§ **Collected data**

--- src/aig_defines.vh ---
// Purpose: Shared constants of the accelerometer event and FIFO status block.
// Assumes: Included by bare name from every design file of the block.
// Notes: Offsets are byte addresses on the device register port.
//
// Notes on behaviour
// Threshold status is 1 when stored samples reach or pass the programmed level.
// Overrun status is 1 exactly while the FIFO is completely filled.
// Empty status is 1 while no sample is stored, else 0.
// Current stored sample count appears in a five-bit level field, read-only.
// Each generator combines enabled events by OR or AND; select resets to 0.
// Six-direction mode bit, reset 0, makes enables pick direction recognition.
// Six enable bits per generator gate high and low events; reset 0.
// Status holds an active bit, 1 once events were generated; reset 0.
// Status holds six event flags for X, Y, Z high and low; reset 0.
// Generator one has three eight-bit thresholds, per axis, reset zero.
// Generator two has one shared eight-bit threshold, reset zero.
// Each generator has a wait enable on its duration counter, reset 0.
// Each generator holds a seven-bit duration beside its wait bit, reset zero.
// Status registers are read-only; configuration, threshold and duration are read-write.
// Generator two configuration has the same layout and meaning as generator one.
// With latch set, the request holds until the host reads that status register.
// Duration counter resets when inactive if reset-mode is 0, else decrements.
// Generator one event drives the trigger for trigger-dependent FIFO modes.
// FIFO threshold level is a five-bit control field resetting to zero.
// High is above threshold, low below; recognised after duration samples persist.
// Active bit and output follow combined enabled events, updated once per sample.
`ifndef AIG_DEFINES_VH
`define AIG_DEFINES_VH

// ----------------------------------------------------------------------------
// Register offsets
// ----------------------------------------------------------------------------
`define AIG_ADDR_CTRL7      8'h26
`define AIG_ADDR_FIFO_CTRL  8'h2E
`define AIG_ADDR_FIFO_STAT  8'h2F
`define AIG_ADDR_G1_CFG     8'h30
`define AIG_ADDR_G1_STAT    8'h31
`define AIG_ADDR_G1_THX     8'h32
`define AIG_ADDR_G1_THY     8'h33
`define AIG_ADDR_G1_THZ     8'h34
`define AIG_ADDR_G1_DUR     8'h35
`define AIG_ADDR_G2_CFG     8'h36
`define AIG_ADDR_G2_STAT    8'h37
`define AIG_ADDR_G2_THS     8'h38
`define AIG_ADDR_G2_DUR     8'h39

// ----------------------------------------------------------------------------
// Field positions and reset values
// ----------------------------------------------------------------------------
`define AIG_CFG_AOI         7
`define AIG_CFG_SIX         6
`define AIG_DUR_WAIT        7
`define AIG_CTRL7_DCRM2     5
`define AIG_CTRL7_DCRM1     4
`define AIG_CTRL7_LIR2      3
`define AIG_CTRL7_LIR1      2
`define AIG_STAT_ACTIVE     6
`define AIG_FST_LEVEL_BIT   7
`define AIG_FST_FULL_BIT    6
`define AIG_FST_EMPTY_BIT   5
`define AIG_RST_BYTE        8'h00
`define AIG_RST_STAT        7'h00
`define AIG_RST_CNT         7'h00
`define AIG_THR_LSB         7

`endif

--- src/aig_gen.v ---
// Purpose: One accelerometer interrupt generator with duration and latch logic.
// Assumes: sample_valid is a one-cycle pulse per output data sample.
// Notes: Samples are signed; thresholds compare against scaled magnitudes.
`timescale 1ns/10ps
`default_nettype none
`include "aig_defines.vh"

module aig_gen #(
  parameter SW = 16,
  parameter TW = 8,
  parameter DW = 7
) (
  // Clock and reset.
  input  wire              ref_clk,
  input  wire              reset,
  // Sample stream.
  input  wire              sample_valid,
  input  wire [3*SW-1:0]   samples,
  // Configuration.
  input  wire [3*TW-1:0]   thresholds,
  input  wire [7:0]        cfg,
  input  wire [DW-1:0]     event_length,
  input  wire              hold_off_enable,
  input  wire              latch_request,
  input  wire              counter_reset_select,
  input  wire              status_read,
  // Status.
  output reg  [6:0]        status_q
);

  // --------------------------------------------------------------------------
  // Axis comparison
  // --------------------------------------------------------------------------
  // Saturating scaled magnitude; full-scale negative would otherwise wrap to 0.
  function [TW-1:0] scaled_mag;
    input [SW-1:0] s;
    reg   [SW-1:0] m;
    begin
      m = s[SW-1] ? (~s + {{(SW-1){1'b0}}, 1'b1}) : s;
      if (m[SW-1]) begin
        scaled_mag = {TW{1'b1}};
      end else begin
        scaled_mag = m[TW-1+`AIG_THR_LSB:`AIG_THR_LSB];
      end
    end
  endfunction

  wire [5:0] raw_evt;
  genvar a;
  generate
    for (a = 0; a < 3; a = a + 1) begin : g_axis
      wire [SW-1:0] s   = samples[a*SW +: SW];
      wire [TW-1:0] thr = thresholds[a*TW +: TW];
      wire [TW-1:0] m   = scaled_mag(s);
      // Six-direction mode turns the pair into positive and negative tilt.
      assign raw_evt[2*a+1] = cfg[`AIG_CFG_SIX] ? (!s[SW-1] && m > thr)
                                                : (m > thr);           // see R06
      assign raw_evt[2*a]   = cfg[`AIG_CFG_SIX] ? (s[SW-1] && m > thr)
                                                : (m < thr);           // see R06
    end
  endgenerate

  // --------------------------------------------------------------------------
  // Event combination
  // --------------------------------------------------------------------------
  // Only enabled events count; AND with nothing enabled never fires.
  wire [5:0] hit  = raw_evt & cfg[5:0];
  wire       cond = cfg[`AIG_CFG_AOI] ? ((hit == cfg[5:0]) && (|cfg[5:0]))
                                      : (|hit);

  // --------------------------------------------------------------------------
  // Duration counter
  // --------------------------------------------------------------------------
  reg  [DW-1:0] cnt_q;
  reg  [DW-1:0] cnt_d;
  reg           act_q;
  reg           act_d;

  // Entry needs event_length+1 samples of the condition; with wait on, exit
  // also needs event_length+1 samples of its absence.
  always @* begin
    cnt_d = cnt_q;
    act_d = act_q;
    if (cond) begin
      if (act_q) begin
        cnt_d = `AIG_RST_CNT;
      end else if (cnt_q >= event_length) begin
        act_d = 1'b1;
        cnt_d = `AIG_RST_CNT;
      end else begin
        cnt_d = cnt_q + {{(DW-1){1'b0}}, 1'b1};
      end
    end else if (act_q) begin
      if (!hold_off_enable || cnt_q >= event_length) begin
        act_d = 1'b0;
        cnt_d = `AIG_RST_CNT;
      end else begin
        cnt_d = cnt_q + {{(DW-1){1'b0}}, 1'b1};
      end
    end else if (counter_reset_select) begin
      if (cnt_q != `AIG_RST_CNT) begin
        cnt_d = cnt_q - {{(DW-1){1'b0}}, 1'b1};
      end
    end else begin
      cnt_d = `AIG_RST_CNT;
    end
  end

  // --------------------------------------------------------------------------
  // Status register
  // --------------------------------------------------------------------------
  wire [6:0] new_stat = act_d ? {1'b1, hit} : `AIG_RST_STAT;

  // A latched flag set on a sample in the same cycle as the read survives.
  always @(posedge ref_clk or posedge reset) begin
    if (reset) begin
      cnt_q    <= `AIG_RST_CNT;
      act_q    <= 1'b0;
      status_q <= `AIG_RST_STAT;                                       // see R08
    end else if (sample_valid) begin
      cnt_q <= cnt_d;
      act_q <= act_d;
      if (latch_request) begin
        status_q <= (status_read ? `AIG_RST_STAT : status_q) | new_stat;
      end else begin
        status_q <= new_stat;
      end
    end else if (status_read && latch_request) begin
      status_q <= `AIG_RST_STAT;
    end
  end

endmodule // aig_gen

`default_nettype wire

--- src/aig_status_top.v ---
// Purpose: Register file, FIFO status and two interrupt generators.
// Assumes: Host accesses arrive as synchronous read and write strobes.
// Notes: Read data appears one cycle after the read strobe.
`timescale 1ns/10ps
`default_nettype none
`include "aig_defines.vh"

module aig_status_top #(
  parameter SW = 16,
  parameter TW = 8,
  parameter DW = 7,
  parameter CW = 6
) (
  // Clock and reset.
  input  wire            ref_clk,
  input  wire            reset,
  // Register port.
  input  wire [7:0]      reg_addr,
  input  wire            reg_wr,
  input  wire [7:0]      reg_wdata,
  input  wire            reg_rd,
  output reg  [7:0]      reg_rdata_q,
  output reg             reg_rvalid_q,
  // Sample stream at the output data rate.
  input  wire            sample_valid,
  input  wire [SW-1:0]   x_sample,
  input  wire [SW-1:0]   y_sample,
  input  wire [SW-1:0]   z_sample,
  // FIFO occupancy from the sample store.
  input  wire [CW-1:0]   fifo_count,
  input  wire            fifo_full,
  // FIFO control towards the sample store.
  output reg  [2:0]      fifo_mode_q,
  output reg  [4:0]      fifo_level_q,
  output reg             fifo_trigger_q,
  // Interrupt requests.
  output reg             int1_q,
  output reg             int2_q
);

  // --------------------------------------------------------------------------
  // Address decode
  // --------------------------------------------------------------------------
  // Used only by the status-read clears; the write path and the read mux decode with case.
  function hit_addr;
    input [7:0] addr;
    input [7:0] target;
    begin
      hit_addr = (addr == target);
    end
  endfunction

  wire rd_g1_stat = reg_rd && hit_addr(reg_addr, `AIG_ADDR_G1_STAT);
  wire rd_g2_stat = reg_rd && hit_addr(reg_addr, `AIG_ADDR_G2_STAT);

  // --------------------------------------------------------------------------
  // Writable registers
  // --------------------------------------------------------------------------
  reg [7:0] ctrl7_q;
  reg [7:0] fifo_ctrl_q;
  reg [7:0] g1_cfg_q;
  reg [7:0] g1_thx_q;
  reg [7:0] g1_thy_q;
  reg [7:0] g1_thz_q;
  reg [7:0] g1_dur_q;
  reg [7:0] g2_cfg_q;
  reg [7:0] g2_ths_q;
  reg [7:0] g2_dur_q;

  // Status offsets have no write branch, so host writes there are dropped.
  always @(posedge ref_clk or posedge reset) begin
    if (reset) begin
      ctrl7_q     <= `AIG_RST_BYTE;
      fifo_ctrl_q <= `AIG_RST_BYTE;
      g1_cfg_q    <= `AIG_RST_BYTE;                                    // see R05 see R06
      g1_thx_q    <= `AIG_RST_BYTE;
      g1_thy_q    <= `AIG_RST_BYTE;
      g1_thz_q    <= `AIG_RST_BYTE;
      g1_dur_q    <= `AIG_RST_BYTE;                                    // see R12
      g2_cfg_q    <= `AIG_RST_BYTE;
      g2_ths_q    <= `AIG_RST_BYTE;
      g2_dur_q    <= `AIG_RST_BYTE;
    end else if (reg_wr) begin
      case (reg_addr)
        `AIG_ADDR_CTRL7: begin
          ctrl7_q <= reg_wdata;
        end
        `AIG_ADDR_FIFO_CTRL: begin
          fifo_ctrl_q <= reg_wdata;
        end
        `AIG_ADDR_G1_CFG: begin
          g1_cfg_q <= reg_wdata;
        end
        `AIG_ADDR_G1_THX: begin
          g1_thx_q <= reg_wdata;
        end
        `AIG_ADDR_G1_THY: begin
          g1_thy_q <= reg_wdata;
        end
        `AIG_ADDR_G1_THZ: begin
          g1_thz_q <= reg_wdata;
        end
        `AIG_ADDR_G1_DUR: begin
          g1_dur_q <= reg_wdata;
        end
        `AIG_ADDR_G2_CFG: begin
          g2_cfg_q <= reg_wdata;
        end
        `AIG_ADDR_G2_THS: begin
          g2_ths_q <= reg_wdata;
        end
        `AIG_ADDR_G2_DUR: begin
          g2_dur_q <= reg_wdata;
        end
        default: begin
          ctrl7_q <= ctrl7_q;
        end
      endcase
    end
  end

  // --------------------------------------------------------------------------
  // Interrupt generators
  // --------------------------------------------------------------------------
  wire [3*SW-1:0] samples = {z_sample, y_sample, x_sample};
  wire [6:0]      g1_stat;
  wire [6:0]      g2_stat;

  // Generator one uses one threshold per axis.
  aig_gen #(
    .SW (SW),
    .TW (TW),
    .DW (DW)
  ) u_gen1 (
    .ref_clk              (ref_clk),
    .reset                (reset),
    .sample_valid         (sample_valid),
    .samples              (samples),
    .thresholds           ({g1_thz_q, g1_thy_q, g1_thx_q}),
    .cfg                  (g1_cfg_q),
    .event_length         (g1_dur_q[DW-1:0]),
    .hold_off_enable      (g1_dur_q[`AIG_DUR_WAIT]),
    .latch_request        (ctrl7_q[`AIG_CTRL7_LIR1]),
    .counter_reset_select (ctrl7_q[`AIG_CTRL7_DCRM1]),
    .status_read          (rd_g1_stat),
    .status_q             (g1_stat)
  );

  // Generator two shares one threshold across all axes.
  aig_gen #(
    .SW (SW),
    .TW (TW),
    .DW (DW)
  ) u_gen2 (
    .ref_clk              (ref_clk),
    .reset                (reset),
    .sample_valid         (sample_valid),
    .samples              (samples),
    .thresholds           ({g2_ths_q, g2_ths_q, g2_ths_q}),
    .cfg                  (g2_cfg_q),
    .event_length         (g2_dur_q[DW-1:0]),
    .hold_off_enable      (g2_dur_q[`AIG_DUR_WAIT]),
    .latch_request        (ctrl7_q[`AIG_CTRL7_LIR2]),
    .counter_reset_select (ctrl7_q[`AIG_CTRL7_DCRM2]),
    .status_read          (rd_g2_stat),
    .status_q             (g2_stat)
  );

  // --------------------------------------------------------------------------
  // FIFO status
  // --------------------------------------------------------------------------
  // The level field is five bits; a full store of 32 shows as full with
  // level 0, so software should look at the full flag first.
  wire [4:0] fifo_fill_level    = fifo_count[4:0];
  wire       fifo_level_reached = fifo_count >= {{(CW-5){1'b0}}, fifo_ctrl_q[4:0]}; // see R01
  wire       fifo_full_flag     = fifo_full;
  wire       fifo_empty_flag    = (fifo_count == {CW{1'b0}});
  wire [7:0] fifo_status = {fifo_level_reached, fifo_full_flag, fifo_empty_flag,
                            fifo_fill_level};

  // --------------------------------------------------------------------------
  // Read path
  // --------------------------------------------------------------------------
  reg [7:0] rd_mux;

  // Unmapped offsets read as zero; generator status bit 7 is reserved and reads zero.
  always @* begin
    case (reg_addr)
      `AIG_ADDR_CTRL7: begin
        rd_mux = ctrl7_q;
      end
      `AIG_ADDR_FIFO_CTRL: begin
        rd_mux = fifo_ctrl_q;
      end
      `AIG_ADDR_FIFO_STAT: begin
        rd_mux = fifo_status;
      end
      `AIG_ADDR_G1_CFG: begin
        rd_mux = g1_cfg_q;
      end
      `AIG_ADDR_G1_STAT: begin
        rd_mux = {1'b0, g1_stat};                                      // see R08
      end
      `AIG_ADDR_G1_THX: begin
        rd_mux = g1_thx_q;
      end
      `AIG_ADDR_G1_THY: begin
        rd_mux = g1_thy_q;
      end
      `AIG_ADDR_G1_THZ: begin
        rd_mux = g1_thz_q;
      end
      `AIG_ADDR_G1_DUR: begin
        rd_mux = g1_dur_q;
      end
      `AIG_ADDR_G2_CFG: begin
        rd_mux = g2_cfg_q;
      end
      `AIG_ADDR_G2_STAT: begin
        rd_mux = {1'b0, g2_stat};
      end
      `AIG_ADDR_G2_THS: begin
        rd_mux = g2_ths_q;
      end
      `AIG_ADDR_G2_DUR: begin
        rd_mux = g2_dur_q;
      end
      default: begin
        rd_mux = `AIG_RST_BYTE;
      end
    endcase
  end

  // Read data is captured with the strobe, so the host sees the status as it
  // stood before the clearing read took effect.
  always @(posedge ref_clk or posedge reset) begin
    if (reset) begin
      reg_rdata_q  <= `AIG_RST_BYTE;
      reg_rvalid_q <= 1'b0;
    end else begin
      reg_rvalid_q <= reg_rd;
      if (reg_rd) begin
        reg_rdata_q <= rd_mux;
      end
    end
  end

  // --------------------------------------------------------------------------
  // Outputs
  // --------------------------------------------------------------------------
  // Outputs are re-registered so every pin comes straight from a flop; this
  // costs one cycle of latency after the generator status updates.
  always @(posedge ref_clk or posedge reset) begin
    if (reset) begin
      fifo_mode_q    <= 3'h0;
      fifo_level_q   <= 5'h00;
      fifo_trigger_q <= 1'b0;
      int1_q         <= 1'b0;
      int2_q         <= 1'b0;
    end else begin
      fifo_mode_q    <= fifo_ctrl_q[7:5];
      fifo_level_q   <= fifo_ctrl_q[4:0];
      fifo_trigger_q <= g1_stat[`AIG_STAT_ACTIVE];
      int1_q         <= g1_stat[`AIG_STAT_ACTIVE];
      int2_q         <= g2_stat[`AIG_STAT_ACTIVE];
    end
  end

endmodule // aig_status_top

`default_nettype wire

§ **TASK BRIEF**
Starting at the first line of the records, print each line exactly, stopping after the line that contains "counter, reset 0.".

§ **ANSWER**
--- src/aig_defines.vh ---
// Purpose: Shared constants of the accelerometer event and FIFO status block.
// Assumes: Included by bare name from every design file of the block.
// Notes: Offsets are byte addresses on the device register port.
//
// Notes on behaviour
// Threshold status is 1 when stored samples reach or pass the programmed level.
// Overrun status is 1 exactly while the FIFO is completely filled.
// Empty status is 1 while no sample is stored, else 0.
// Current stored sample count appears in a five-bit level field, read-only.
// Each generator combines enabled events by OR or AND; select resets to 0.
// Six-direction mode bit, reset 0, makes enables pick direction recognition.
// Six enable bits per generator gate high and low events; reset 0.
// Status holds an active bit, 1 once events were generated; reset 0.
// Status holds six event flags for X, Y, Z high and low; reset 0.
// Generator one has three eight-bit thresholds, per axis, reset zero.
// Generator two has one shared eight-bit threshold, reset zero.
// Each generator has a wait enable on its duration counter, reset 0.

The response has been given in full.